- **Task description**
Select every line below containing the word "compound".

- **Given information**
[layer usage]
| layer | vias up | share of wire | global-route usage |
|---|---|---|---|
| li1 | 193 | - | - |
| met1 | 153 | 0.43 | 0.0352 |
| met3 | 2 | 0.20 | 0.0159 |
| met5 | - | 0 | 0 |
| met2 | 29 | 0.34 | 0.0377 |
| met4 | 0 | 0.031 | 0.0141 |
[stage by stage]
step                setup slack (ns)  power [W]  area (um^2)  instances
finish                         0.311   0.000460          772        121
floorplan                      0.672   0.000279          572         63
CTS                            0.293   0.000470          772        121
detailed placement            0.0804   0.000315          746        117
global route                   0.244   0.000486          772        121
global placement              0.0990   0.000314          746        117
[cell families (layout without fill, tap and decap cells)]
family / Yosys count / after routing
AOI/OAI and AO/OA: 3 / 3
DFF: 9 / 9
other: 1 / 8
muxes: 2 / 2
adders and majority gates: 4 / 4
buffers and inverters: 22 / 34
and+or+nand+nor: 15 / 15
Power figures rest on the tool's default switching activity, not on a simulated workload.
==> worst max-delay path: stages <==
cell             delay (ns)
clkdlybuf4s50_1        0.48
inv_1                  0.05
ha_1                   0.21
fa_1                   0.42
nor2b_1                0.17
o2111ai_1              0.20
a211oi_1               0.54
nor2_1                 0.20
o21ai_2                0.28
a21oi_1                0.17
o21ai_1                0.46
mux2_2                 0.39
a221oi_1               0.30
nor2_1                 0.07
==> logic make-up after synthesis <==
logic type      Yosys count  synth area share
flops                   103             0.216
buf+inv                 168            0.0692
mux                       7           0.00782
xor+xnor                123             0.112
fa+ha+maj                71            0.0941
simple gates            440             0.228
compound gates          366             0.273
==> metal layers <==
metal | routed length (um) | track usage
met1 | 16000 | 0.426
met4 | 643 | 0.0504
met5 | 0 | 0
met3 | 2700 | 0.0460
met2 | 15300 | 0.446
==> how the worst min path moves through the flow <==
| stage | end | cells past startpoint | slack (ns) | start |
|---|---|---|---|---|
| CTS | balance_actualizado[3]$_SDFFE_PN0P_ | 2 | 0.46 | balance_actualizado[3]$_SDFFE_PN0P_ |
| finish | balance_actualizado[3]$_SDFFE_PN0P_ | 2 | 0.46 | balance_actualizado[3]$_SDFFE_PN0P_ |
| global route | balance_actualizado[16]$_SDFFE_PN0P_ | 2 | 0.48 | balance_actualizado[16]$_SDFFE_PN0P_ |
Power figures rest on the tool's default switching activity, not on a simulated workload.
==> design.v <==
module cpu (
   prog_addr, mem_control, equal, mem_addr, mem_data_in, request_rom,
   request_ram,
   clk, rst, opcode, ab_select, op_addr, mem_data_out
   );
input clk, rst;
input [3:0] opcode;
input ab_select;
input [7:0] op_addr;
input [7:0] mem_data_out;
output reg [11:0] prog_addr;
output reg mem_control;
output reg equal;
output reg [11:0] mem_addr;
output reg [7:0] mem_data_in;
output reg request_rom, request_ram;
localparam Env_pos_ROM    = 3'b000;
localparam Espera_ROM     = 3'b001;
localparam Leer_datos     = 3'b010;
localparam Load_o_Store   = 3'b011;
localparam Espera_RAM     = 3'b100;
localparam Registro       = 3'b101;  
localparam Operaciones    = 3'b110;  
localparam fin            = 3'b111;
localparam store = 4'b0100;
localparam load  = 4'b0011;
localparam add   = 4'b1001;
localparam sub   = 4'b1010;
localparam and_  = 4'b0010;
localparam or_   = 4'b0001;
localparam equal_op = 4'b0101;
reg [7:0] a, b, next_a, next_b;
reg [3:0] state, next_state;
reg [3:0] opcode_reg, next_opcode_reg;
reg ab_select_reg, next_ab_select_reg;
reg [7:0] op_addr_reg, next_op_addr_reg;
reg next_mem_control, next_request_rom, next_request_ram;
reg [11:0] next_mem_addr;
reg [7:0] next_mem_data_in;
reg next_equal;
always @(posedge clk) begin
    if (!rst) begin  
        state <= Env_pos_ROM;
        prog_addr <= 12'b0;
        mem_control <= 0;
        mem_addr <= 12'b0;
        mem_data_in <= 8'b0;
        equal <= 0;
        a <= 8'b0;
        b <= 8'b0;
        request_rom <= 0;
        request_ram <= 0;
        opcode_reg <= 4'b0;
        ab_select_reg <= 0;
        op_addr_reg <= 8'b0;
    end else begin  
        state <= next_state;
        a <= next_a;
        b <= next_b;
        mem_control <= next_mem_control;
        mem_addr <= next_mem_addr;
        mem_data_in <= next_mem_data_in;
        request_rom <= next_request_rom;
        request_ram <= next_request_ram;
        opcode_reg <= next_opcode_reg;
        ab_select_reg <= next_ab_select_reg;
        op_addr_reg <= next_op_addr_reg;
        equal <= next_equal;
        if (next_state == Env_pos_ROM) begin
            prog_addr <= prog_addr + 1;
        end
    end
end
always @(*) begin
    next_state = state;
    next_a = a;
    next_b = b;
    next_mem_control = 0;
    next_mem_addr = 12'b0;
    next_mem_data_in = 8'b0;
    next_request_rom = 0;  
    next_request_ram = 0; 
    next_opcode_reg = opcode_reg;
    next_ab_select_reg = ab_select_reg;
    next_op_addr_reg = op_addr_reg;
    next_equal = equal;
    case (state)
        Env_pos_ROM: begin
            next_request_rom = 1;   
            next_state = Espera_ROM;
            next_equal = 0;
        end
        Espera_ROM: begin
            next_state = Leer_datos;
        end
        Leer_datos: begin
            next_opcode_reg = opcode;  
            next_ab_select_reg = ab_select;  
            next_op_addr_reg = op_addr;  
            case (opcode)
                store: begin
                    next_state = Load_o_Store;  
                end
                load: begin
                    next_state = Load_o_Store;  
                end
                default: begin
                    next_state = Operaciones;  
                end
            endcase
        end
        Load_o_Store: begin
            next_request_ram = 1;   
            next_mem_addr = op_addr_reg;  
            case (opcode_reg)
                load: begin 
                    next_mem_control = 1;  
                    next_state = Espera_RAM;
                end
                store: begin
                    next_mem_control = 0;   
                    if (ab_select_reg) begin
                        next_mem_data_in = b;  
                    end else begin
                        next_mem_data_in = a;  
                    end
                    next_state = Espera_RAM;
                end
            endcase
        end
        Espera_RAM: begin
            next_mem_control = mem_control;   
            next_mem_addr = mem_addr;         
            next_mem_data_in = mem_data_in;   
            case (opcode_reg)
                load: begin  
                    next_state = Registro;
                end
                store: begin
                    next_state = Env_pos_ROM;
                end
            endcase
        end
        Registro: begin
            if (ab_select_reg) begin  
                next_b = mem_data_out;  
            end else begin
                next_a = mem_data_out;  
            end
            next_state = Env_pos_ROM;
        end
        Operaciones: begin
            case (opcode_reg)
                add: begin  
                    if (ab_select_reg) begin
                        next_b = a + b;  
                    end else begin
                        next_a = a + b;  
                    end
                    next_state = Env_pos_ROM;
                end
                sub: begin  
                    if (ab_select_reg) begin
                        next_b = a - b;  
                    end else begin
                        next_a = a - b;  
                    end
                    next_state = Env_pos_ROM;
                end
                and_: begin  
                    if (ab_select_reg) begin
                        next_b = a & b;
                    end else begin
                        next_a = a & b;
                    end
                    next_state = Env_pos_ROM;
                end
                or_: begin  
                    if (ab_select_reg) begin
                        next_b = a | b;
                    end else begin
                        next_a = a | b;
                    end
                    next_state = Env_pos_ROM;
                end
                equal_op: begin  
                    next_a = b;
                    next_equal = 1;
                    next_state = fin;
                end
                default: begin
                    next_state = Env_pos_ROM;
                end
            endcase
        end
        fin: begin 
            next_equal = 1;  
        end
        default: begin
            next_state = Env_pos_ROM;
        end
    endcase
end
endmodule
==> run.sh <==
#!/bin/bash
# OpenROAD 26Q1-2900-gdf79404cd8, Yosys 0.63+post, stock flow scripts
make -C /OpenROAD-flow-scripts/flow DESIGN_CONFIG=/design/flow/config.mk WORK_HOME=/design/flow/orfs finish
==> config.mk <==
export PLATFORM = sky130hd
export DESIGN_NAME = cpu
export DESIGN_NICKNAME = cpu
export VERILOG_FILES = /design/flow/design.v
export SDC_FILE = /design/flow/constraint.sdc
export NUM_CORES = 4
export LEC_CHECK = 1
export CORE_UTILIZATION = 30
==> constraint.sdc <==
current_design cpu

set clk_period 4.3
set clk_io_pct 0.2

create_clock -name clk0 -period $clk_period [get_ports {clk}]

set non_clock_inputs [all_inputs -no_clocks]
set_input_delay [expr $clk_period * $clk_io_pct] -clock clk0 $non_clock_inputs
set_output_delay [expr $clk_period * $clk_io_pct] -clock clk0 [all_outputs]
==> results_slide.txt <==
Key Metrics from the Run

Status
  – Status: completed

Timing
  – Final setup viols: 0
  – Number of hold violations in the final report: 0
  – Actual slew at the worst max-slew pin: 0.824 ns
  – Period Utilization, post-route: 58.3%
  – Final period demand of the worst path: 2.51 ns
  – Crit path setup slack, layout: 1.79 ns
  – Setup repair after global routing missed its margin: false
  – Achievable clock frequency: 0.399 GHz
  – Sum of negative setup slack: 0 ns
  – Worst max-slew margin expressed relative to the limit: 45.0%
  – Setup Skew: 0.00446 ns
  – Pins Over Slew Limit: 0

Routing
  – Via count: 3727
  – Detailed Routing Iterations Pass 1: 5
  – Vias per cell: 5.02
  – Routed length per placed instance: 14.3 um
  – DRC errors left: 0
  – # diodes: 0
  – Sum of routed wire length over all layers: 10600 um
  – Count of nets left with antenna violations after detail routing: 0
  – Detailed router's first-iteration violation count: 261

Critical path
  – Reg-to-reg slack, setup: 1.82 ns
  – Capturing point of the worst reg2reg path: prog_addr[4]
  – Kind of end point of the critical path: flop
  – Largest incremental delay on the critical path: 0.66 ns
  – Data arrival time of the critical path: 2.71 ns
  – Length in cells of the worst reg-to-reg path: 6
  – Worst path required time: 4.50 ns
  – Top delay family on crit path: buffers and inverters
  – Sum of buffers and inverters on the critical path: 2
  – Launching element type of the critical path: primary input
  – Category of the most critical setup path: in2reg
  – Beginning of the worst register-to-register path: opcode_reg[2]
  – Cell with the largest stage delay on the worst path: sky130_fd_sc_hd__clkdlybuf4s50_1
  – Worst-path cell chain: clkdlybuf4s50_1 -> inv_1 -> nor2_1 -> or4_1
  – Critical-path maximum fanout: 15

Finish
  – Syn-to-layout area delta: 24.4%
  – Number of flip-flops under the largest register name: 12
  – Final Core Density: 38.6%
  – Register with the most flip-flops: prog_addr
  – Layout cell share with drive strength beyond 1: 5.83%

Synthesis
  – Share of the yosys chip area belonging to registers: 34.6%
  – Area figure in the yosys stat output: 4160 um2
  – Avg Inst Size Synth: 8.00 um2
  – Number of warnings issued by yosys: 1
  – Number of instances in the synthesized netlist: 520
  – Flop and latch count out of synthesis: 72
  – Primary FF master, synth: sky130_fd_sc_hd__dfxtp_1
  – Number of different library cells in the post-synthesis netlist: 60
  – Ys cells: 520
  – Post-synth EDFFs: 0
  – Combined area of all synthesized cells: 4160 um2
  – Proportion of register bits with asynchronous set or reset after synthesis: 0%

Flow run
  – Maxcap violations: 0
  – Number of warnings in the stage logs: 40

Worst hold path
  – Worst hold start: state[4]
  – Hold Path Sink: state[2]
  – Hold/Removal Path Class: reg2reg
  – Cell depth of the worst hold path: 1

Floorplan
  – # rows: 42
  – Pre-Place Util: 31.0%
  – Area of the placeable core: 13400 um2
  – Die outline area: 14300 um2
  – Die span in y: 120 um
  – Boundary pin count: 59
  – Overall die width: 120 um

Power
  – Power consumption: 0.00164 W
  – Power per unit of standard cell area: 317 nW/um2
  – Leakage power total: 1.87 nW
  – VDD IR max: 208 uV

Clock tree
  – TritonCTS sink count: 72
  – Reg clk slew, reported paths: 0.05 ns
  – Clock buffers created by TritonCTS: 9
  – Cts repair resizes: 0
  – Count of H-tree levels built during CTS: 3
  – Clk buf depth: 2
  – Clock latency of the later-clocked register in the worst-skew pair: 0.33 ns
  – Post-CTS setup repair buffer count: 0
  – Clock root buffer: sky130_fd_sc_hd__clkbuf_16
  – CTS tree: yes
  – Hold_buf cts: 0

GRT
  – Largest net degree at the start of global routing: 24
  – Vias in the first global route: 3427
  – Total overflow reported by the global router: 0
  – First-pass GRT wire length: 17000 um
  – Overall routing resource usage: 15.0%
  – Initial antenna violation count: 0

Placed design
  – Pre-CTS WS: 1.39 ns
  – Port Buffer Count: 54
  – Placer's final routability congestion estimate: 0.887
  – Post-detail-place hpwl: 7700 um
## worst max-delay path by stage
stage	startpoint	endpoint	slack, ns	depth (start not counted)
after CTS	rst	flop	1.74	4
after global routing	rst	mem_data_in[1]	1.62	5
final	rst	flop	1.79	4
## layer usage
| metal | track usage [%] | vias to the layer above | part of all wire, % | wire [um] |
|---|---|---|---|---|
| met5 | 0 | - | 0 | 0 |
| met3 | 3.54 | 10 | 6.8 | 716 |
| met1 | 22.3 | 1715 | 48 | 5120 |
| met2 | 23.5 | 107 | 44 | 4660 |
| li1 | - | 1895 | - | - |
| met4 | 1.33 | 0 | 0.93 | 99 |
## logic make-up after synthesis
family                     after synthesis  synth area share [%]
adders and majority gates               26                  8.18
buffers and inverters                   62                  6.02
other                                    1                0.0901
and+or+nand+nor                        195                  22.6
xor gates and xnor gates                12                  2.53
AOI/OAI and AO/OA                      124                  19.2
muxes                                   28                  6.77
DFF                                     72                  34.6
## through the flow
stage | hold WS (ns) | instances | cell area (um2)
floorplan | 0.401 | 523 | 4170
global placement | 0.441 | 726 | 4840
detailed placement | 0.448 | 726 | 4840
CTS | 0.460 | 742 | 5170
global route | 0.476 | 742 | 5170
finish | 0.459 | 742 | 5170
--
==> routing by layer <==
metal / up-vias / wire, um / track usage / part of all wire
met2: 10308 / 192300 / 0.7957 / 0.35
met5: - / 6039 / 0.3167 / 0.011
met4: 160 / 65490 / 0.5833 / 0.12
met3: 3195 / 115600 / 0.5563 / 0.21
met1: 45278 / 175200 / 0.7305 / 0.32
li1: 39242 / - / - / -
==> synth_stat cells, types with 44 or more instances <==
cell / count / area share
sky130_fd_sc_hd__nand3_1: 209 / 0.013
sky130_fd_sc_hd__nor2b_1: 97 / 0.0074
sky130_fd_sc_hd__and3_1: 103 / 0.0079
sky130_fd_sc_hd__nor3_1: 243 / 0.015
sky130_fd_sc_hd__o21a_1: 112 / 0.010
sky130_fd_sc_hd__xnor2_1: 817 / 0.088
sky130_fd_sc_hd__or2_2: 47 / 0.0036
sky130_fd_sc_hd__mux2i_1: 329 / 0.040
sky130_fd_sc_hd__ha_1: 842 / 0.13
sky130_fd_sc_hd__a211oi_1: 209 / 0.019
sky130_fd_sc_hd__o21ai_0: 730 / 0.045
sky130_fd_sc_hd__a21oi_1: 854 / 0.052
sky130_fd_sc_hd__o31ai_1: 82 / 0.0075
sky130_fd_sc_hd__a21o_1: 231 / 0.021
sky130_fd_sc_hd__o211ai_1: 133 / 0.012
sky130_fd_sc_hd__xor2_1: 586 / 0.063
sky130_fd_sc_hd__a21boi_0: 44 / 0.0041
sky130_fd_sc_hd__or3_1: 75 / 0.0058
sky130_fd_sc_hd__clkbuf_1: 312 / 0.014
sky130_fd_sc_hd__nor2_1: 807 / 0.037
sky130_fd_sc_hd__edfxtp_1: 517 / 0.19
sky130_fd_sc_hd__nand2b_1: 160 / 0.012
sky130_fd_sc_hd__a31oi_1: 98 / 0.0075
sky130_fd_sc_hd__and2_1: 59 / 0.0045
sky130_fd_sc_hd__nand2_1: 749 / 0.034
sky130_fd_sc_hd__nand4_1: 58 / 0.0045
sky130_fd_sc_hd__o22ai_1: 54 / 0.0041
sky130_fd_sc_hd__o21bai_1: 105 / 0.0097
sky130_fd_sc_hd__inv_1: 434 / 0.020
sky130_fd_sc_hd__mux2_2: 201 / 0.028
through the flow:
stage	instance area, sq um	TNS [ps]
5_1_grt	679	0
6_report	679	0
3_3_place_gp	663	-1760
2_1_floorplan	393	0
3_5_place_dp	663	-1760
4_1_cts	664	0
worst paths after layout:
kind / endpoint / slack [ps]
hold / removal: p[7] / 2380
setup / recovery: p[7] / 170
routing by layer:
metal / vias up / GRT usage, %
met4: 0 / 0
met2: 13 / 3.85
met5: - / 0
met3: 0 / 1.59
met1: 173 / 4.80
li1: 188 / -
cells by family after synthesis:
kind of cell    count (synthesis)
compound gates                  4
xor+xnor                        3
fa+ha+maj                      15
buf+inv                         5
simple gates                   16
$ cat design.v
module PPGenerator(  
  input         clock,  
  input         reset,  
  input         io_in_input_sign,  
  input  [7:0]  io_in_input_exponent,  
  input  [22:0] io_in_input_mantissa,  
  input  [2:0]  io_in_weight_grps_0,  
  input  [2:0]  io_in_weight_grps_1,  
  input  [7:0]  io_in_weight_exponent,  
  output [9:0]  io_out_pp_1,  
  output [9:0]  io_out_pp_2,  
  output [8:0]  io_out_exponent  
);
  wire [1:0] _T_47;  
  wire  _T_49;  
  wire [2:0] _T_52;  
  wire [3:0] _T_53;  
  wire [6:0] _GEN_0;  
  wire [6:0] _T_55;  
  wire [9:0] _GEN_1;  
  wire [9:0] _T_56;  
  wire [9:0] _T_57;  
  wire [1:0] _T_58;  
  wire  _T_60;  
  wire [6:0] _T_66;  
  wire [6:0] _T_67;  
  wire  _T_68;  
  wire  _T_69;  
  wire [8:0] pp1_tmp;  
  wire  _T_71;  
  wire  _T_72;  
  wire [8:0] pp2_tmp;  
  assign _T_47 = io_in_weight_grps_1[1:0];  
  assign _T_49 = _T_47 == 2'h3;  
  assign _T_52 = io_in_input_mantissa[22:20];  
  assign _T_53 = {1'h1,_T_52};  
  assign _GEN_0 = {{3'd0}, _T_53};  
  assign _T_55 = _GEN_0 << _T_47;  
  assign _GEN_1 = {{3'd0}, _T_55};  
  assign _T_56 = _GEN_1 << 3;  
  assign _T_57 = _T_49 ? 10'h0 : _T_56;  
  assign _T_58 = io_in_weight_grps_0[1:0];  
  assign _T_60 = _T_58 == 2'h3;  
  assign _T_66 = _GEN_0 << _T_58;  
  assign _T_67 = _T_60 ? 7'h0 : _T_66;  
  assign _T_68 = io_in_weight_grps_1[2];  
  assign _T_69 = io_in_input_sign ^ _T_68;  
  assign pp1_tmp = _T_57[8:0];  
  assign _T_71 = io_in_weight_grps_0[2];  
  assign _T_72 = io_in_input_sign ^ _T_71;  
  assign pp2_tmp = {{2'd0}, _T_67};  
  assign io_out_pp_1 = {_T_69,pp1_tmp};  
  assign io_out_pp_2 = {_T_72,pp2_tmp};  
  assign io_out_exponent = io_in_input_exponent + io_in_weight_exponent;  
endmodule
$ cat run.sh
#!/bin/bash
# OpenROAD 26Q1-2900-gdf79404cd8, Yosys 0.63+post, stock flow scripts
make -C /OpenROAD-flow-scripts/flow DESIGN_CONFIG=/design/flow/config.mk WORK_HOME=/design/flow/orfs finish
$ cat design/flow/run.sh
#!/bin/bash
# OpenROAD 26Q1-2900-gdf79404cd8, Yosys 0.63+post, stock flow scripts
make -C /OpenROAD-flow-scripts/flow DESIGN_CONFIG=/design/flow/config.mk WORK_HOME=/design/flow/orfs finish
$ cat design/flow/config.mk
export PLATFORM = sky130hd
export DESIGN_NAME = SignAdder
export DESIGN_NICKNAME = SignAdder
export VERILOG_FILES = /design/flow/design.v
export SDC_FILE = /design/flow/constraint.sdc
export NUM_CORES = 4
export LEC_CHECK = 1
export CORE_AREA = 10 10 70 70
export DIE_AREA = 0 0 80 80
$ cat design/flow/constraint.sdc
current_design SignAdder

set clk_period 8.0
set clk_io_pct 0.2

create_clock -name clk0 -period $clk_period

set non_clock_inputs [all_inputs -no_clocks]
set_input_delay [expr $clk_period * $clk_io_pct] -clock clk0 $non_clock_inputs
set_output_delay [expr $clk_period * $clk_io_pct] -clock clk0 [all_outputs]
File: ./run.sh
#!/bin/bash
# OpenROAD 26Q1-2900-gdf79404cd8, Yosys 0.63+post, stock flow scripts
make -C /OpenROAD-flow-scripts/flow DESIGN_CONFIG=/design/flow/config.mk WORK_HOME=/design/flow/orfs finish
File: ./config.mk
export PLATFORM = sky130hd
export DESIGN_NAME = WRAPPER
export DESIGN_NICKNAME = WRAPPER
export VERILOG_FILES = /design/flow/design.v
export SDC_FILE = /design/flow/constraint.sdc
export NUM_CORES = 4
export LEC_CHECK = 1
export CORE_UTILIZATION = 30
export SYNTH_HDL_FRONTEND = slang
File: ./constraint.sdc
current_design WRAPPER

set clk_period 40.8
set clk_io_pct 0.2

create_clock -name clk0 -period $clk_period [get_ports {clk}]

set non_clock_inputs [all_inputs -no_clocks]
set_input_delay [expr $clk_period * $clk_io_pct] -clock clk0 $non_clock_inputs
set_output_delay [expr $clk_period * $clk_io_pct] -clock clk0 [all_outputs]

- **Written answer**
compound gates          366             0.273
compound gates                  4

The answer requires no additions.